**WORK INSTRUCTIONS**
Your answer must hold only the lines below from the line containing "For scale: roughly" through the line containing "set -euo pipefail", each reproduced exactly.

===== TASK INPUT

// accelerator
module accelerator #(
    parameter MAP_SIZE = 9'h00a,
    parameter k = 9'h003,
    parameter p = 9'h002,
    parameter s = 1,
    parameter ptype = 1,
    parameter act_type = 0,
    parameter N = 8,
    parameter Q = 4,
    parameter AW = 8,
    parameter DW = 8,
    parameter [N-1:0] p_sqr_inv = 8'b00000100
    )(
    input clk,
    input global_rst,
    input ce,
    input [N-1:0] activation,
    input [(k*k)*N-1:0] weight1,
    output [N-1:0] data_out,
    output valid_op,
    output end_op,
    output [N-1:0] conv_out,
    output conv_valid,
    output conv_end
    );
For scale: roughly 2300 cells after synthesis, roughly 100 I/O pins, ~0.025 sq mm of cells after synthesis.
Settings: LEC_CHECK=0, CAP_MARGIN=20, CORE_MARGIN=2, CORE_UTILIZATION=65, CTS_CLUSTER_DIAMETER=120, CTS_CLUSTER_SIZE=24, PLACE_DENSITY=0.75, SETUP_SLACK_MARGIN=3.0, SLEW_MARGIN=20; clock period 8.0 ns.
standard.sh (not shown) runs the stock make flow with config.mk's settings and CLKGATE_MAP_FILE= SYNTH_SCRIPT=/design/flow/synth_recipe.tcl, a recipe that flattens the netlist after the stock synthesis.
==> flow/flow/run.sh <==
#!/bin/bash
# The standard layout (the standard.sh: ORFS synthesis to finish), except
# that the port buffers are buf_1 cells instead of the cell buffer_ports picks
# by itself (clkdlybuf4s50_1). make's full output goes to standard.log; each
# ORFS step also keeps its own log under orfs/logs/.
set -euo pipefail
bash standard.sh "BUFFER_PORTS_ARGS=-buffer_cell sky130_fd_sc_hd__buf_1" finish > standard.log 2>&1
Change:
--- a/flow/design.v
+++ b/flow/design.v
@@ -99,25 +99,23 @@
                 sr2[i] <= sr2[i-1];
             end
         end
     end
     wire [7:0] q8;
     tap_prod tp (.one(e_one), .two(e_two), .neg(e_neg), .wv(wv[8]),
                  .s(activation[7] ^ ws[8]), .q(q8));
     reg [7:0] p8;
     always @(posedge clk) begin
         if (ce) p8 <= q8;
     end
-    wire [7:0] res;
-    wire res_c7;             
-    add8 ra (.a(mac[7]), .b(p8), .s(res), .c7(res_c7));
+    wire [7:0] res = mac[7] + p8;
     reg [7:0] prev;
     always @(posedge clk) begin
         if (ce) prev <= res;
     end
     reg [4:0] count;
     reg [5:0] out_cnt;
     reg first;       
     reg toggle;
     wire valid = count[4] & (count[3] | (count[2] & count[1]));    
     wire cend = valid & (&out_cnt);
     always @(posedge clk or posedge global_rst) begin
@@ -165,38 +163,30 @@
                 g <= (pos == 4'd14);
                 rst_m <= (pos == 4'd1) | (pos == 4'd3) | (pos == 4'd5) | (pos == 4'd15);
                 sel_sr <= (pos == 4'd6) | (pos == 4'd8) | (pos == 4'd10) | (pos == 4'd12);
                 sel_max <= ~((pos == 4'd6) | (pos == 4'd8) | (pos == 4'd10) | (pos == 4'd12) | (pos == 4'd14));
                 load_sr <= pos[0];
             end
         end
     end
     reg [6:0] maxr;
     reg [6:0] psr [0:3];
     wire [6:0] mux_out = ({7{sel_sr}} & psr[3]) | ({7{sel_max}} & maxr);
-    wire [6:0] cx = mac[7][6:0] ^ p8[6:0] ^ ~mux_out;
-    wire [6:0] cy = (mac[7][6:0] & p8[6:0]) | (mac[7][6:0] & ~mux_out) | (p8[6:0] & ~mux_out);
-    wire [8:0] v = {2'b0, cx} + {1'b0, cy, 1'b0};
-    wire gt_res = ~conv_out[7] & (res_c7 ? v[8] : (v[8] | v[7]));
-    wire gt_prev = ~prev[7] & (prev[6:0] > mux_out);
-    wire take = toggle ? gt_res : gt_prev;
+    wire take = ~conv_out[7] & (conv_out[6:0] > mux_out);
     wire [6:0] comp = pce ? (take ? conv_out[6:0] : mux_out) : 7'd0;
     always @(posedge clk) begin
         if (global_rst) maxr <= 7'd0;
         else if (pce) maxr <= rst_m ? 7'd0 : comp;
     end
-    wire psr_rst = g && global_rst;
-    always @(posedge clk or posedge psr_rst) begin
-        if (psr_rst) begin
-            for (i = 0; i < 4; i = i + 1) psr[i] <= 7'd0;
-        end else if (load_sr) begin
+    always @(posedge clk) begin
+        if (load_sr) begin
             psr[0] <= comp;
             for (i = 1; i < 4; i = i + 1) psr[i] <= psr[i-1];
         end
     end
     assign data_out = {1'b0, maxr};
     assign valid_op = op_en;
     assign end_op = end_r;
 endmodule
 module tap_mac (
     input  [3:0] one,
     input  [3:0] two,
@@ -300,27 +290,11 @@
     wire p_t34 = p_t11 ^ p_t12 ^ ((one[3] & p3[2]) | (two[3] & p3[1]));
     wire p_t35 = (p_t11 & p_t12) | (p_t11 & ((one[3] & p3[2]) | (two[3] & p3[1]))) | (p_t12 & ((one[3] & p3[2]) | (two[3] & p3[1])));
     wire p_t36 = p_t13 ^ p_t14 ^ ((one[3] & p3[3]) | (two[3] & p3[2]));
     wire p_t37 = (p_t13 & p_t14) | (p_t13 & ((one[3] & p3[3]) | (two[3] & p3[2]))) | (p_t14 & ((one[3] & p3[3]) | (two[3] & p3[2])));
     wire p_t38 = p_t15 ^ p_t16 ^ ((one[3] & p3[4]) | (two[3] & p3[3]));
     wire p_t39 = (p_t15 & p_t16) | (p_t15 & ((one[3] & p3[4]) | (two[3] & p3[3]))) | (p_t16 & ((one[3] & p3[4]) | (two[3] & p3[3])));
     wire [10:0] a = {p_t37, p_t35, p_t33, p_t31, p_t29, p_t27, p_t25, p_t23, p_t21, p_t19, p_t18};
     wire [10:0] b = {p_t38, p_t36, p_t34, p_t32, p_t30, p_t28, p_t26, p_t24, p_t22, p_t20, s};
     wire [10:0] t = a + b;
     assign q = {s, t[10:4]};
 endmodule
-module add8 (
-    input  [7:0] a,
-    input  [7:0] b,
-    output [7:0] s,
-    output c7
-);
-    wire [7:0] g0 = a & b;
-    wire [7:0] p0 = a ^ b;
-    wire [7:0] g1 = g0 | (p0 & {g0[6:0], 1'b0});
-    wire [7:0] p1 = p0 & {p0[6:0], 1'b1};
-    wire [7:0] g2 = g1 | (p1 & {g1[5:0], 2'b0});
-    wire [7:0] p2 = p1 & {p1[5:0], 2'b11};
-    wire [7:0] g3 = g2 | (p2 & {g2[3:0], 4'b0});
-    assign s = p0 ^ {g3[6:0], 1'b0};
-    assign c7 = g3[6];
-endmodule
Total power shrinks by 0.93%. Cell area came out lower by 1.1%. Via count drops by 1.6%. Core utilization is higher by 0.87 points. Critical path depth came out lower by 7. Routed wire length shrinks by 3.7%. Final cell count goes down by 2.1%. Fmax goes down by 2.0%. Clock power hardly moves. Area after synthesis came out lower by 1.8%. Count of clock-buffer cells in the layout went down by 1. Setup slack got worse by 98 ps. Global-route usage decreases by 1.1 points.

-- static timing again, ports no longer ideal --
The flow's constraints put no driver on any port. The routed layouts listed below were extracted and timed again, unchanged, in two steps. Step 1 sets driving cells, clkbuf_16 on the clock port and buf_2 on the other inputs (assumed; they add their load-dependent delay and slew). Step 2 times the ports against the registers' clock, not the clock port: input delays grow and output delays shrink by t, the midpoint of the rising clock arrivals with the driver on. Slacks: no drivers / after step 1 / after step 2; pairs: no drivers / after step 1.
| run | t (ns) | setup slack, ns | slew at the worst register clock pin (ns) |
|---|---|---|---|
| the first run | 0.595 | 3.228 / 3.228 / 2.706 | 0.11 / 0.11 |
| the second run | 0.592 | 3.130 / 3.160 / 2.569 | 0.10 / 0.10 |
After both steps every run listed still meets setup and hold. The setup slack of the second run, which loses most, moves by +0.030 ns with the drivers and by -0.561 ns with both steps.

==========

**OUTPUT OF THE TASK**
For scale: roughly 2300 cells after synthesis, roughly 100 I/O pins, ~0.025 sq mm of cells after synthesis.
Settings: LEC_CHECK=0, CAP_MARGIN=20, CORE_MARGIN=2, CORE_UTILIZATION=65, CTS_CLUSTER_DIAMETER=120, CTS_CLUSTER_SIZE=24, PLACE_DENSITY=0.75, SETUP_SLACK_MARGIN=3.0, SLEW_MARGIN=20; clock period 8.0 ns.
standard.sh (not shown) runs the stock make flow with config.mk's settings and CLKGATE_MAP_FILE= SYNTH_SCRIPT=/design/flow/synth_recipe.tcl, a recipe that flattens the netlist after the stock synthesis.
==> flow/flow/run.sh <==
#!/bin/bash
# The standard layout (the standard.sh: ORFS synthesis to finish), except
# that the port buffers are buf_1 cells instead of the cell buffer_ports picks
# by itself (clkdlybuf4s50_1). make's full output goes to standard.log; each
# ORFS step also keeps its own log under orfs/logs/.
set -euo pipefail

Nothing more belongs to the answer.